The former provincial lawyer, Giuseppe Conte is once again premier-designate of another Italian government. He has already set out his rhetorical stall for his second term of office.
Without a blush he describes himself as “The Premier of the New”, while a little over a year ago, as he assumed the same role in the Lega Nationale — 5 Star government, he presented himself as the “Minister of Change”.
Up to a week ago he would have happily continued to serve La Lega of Interior Minister Matteo Salvini. Witness his ready signature to the Minister’s draconian security laws licensing the mass drowning of refugees in the Mediterranean and the summary gaoling of peaceful protesters.
Then Salvini — in the grip of his Bonapartist illusions (“I am asking the Italian people to invest me with full powers”) — dumped Conte. He called for a vote of no confidence after Conte’s request that Salvini should come before parliament to explain why he, in the company of a notorious veteran neo-Nazi, had not so long ago been in Moscow arranging a billion euro energy deal with the Russians from which the Lega would pocket a 65 million euro sweetener.
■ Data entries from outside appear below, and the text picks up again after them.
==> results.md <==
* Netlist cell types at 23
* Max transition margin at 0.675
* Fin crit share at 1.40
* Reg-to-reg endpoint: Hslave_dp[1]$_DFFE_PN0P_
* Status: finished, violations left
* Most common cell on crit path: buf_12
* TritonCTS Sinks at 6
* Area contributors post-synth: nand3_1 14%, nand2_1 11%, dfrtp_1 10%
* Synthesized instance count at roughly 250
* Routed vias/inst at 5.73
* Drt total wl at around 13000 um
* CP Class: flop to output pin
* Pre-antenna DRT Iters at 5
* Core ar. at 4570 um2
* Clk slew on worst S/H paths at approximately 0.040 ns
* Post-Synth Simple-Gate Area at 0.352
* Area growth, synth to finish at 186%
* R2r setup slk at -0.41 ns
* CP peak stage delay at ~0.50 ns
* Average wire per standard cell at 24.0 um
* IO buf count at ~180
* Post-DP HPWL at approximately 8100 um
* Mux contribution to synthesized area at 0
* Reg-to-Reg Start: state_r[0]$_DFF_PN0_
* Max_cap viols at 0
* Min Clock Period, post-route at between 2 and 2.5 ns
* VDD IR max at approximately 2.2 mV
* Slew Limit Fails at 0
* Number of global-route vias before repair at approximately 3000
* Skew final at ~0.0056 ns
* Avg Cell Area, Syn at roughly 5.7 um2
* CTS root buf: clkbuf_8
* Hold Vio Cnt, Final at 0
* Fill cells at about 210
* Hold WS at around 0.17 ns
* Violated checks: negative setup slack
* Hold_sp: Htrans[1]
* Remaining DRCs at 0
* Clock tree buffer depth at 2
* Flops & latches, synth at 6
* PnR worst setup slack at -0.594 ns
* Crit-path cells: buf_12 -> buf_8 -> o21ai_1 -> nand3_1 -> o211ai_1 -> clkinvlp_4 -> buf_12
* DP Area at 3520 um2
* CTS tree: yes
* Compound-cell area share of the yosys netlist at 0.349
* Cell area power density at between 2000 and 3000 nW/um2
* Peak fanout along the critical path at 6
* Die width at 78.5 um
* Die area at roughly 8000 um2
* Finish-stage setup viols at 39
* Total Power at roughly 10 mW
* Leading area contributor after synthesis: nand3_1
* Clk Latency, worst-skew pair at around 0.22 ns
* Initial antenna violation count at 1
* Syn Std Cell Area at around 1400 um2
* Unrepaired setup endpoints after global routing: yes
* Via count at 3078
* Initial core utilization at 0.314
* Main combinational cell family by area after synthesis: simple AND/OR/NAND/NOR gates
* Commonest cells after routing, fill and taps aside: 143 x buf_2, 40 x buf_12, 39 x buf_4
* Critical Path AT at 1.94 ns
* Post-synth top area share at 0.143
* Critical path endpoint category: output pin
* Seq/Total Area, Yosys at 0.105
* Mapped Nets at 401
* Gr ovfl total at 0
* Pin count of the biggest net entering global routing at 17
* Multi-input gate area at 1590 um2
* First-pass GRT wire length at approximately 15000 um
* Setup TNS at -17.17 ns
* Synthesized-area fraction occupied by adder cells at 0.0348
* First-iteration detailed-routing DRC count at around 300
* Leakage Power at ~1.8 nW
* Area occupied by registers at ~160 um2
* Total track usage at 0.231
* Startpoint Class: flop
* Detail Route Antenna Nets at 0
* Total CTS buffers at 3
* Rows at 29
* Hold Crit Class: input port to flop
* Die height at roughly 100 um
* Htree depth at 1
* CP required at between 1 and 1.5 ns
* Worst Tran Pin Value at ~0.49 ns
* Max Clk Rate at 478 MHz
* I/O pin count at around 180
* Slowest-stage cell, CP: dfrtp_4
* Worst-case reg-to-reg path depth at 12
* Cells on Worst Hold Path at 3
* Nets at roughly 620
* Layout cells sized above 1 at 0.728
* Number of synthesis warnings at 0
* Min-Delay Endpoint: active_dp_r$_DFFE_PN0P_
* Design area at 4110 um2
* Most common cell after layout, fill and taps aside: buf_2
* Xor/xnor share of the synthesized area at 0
[config.mk]
export PLATFORM = sky130hd
export DESIGN_NAME = seg_scan_flat
export DESIGN_NICKNAME = d
export VERILOG_FILES = /design/src/rtl/seg_scan_if.sv /design/src/rtl/seg_scan.sv /design/src/flat_wrapper.sv
export SDC_FILE = /design/constraint.sdc
export NUM_CORES = 1
export LEC_CHECK = 0
export BUFFER_PORTS_ARGS = -buffer_cell sky130_fd_sc_hd__buf_2
export CAP_MARGIN = 10
export CORE_ASPECT_RATIO = 1.1
export CORE_MARGIN = 4
export CORE_UTILIZATION = 62
export DETAILED_ROUTE_END_ITERATION = 10
export PLACE_DENSITY = 0.83
export SYNTH_ARGS = -nofsm -noshare
export SYNTH_HDL_FRONTEND = slang
export SYNTH_SLANG_ARGS = --single-unit
[constraint.sdc]
create_clock -name CLK -period 5.4 [get_ports CLK]
set_clock_uncertainty 0.1 [all_clocks]
set_input_delay 1.08 -clock CLK [delete_from_list [all_inputs] [get_ports CLK]]
set_output_delay 1.08 -clock CLK [all_outputs]
set_load 0.01 [all_outputs]
### config.mk
export PLATFORM = sky130hd
export DESIGN_NAME = fetch_unit
export DESIGN_NICKNAME = d
export VERILOG_FILES = /design/src/rtl/fetch_unit.sv
export SDC_FILE = /design/constraint.sdc
export NUM_CORES = 1
export LEC_CHECK = 0
export BUFFER_PORTS_ARGS = -buffer_cell sky130_fd_sc_hd__clkbuf_2
export CAP_MARGIN = 20
export CORE_MARGIN = 4
export CORE_UTILIZATION = 56
export CTS_CLUSTER_DIAMETER = 30
export DETAILED_ROUTE_END_ITERATION = 10
export GPL_TIMING_DRIVEN = 1
export PLACE_DENSITY_LB_ADDON = 0.1
export SYNTH_ARGS = -nofsm -noshare
export SYNTH_HDL_FRONTEND = slang
export SYNTH_SLANG_ARGS = --single-unit
### constraint.sdc
create_clock -name clk_i -period 5.75 [get_ports clk_i]
set_input_delay 0.575 -clock clk_i [delete_from_list [all_inputs] [get_ports clk_i]]
set_output_delay 0.575 -clock clk_i [all_outputs]
set_load 0.02 [all_outputs]
**src/rtl/neuron_mac.sv**
```systemverilog
// rtl/neuron_mac.sv - serial multiply-accumulate neuron stage with 17-bit signed saturation
// Accumulates bias + sum(x*w) over N_INPUTS accepted beats; sum/out_valid update on the last beat.
module neuron_mac #(
  parameter int N_INPUTS = 4,
  parameter int DATA_W   = 8,
  parameter int OUT_W    = 17,
  parameter int BIAS_W   = 16
) (
  input  logic              clk,
  input  logic              rst,
  input  logic              start,
  input  logic [BIAS_W-1:0] bias,
  input  logic              in_valid,
  output logic              in_ready,
  input  logic [DATA_W-1:0] x,
  input  logic [DATA_W-1:0] w,
  output logic              busy,
  output logic [OUT_W-1:0]  sum,
  output logic              out_valid
);

  localparam int ACC_W = 2*DATA_W + $clog2(N_INPUTS) + 2;
  localparam int CNT_W = (N_INPUTS > 1) ? $clog2(N_INPUTS) : 1;
  localparam logic [CNT_W-1:0] LAST_CNT = CNT_W'(N_INPUTS - 1);
  localparam logic signed [ACC_W-1:0] SAT_MAX = {{(ACC_W-OUT_W+1){1'b0}}, {(OUT_W-1){1'b1}}};
  localparam logic signed [ACC_W-1:0] SAT_MIN = {{(ACC_W-OUT_W+1){1'b1}}, {(OUT_W-1){1'b0}}};
  localparam logic [OUT_W-1:0] OUT_MAX = {1'b0, {(OUT_W-1){1'b1}}};
  localparam logic [OUT_W-1:0] OUT_MIN = {1'b1, {(OUT_W-1){1'b0}}};

  typedef enum logic [1:0] {IDLE, ACCUM, DONE} state_t;

  state_t                   state_q, state_d;
  logic signed [ACC_W-1:0]  acc_q, acc_d;
  logic [CNT_W-1:0]         count_q, count_d;
  logic [OUT_W-1:0]         sum_q, sum_d;
  logic                     out_valid_q, out_valid_d;

  logic signed [2*DATA_W-1:0] prod;
  logic signed [ACC_W-1:0]    acc_sum;

  assign prod    = $signed(x) * $signed(w);
  assign acc_sum = acc_q + {{(ACC_W-2*DATA_W){prod[2*DATA_W-1]}}, prod};

  always_comb begin
    state_d     = state_q;
    acc_d       = acc_q;
    count_d     = count_q;
    sum_d       = sum_q;
    out_valid_d = 1'b0;
    case (state_q)
      IDLE: begin
        if (start) begin
          acc_d   = {{(ACC_W-BIAS_W){bias[BIAS_W-1]}}, bias};
          count_d = '0;
          state_d = ACCUM;
        end
      end
      ACCUM: begin
        if (in_valid) begin
          acc_d   = acc_sum;
          count_d = count_q + 1'b1;
          if (count_q == LAST_CNT) begin
            // Clamp only on the final beat; the accumulator itself is wide enough never to wrap.
            if (acc_sum > SAT_MAX)      sum_d = OUT_MAX;
            else if (acc_sum < SAT_MIN) sum_d = OUT_MIN;
            else                        sum_d = acc_sum[OUT_W-1:0];
            out_valid_d = 1'b1;
            state_d     = DONE;
          end
        end
      end
      DONE:    state_d = IDLE;
      default: state_d = IDLE;
    endcase
  end

  always_ff @(posedge clk) begin
    if (rst) begin
      state_q     <= IDLE;
      acc_q       <= '0;
      count_q     <= '0;
      sum_q       <= '0;
      out_valid_q <= 1'b0;
    end else begin
      state_q     <= state_d;
      acc_q       <= acc_d;
      count_q     <= count_d;
      sum_q       <= sum_d;
      out_valid_q <= out_valid_d;
    end
  end

  assign in_ready  = (state_q == ACCUM);
  assign busy      = (state_q != IDLE);
  assign sum       = sum_q;
  assign out_valid = out_valid_q;

endmodule

```
### config.mk
export PLATFORM = sky130hd
export DESIGN_NAME = logic_unit_pipe_flat
export DESIGN_NICKNAME = d
export VERILOG_FILES = /design/src/rtl/alu_pkg.sv /design/src/rtl/logic_unit_pipe_if.sv /design/src/rtl/logic_pipe_stage.sv /design/src/rtl/logic_unit_pipe.sv /design/src/flat_wrapper.sv
export SDC_FILE = /design/constraint.sdc
export NUM_CORES = 1
export LEC_CHECK = 0
export BUFFER_PORTS_ARGS = -buffer_cell sky130_fd_sc_hd__clkbuf_2
export CAP_MARGIN = 20
export CELL_PAD_IN_SITES_DETAIL_PLACEMENT = 0
export CELL_PAD_IN_SITES_GLOBAL_PLACEMENT = 1
export CORE_ASPECT_RATIO = 1.1
export CORE_MARGIN = 2
export CORE_UTILIZATION = 35
export DETAILED_ROUTE_END_ITERATION = 8
export HOLD_SLACK_MARGIN = 0.1
export MAX_ROUTING_LAYER = met4
export PLACE_DENSITY_LB_ADDON = 0.1
export SLEW_MARGIN = 25
export SYNTH_ARGS = -nofsm -noshare
export SYNTH_HDL_FRONTEND = slang
export SYNTH_SLANG_ARGS = --single-unit
### constraint.sdc
create_clock -name clk -period 2.81 [get_ports clk]
set_clock_uncertainty 0.2 [all_clocks]
set_input_delay 0.843 -clock clk [delete_from_list [all_inputs] [get_ports clk]]
set_output_delay 0.843 -clock clk [all_outputs]
set_load 0.1 [all_outputs]
===== src/rtl/ttl_univ_shift_reg_pkg.sv =====
// Shared types for the TTL-equivalent shift register cells.
// Mode encoding matches the LS194 S1:S0 pins.
package ttl_pkg;

    typedef enum logic [1:0] {
        SR_HOLD = 2'b00,
        SR_SHR  = 2'b01,
        SR_SHL  = 2'b10,
        SR_LOAD = 2'b11
    } sr_mode_t;

    localparam int TTL_MAX_WIDTH = 32;

endpackage


===== src/rtl/ttl_univ_shift_reg_if.sv =====
// Data/control bundle of the universal shift register.
// master drives mode, serial and parallel inputs; slave returns q and n_q.
interface ttl_univ_shift_reg_if #(
    parameter int WIDTH = 4
) ();
    import ttl_pkg::*;

    sr_mode_t           s;
    logic               sr_in;
    logic               sl_in;
    logic [WIDTH-1:0]   d;
    logic [WIDTH-1:0]   q;
    logic [WIDTH-1:0]   n_q;

    modport master (
        output s,
        output sr_in,
        output sl_in,
        output d,
        input  q,
        input  n_q
    );

    modport slave (
        input  s,
        input  sr_in,
        input  sl_in,
        input  d,
        output q,
        output n_q
    );

endinterface


===== src/rtl/ttl_univ_shift_reg_sr_cell.sv =====
// One register bit: 4:1 mode mux into a flop with async clear (and preset with TTL_SR_PRESET_EN).
// Latency: one clk edge for synchronous modes, zero for async clear/preset.
// Backpressure: none; the bit updates on every enabled edge.
module ttl_sr_cell
    import ttl_pkg::*;
#(
    parameter logic CLR_BIT = 1'b0
) (
    input  logic     clk,
    input  logic     n_clr,
`ifdef TTL_SR_PRESET_EN
    input  logic     n_pre,
`endif
    input  sr_mode_t mode_i,
    input  logic     shr_i,
    input  logic     shl_i,
    input  logic     d_i,
    output logic     q_o
);

    logic q_d;
    logic q_q;

    always_comb begin
        q_d = q_q;
        case (mode_i)
            SR_HOLD: q_d = q_q;
            SR_SHR:  q_d = shr_i;
            SR_SHL:  q_d = shl_i;
            SR_LOAD: q_d = d_i;
            default: q_d = q_q;
        endcase
    end

`ifdef TTL_SR_PRESET_EN
    // Clear only acts while preset is idle, so releasing preset under a held
    // clear produces a fresh falling edge here and the flop reloads CLR_BIT.
    logic clr_only_n;
    assign clr_only_n = n_clr | ~n_pre;

    always_ff @(posedge clk or negedge clr_only_n or negedge n_pre) begin
        if (!n_pre) begin
            q_q <= 1'b1;
        end else if (!clr_only_n) begin
            q_q <= CLR_BIT;
        end else begin
            q_q <= q_d;
        end
    end
`else
    always_ff @(posedge clk or negedge n_clr) begin
        if (!n_clr) begin
            q_q <= CLR_BIT;
        end else begin
            q_q <= q_d;
        end
    end
`endif

    assign q_o = q_q;

endmodule


===== src/rtl/ttl_univ_shift_reg.sv =====
// WIDTH-bit LS194-style universal shift register (hold/shr/shl/load); optional preset via TTL_SR_PRESET_EN.
// Latency: one clk edge for synchronous modes, zero for async clear/preset.
// Backpressure: none; mode is applied on every enabled rising edge.
module ttl_univ_shift_reg
    import ttl_pkg::*;
#(
    parameter int               WIDTH   = 4,
    parameter logic [WIDTH-1:0] CLR_VAL = '0
) (
    input  logic clk,
    input  logic n_clr,
`ifdef TTL_SR_PRESET_EN
    input  logic n_pre,
`endif
    ttl_univ_shift_reg_if.slave bus
);

    if (WIDTH < 1 || WIDTH > TTL_MAX_WIDTH) begin : g_width_chk
        $error("ttl_univ_shift_reg: WIDTH out of range 1..32");
    end

    logic [WIDTH-1:0] q_w;
    logic [WIDTH-1:0] shr_src;
    logic [WIDTH-1:0] shl_src;

    // Value entering each bit for the two shift modes; no wrap-around.
    if (WIDTH == 1) begin : g_w1
        assign shr_src = bus.sr_in;
        assign shl_src = bus.sl_in;
    end else begin : g_wn
        assign shr_src = {q_w[WIDTH-2:0], bus.sr_in};
        assign shl_src = {bus.sl_in, q_w[WIDTH-1:1]};
    end

    for (genvar i = 0; i < WIDTH; i++) begin : g_bit
        ttl_sr_cell #(
            .CLR_BIT (CLR_VAL[i])
        ) u_cell (
            .clk    (clk),
            .n_clr  (n_clr),
`ifdef TTL_SR_PRESET_EN
            .n_pre  (n_pre),
`endif
            .mode_i (bus.s),
            .shr_i  (shr_src[i]),
            .shl_i  (shl_src[i]),
            .d_i    (bus.d[i]),
            .q_o    (q_w[i])
        );
    end

    assign bus.q = q_w;

`ifdef TTL_SR_PRESET_EN
    // Both async inputs low drives Q and nQ high together, as on the TTL part.
    assign bus.n_q = (!n_clr && !n_pre) ? '1 : ~q_w;
`else
    assign bus.n_q = ~q_w;
`endif

endmodule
Democratic Party secretary Nicola Zingaretti, a man of the so called “progressive” wing of the Italian bourgeoisie, assured Salvini that he too wanted new elections. Zingaretti opposed those within his party, notably the factions around Matteo Renzi (premier 2014-6), who wanted to form a new coalition government with Luigi Di Maio and Five Star.
But then Conte went on the attack against Salvini, announced a decision to resign, and offered himself as a candidate to serve in a new government led by the DP.
As opinion polls showed acclaim for this unexpected puncturing of the Salvini bubble, the pressure on the DP leader and those who surrounded him became impossible to resist, especially from Sergio Mattarella, the country’s president and from the representatives of big capital and the chancelleries of Europe.
Di Maio had picked out the then literally unknown Conte as premier for the Lega — 5 Star coalition.
Di Maio assuming Conte would be biddable for his benefactor. But Conte had set his sights higher than mere “office boy”. Conte has pointedly refused Di Maio any position of authority on his new ship of state.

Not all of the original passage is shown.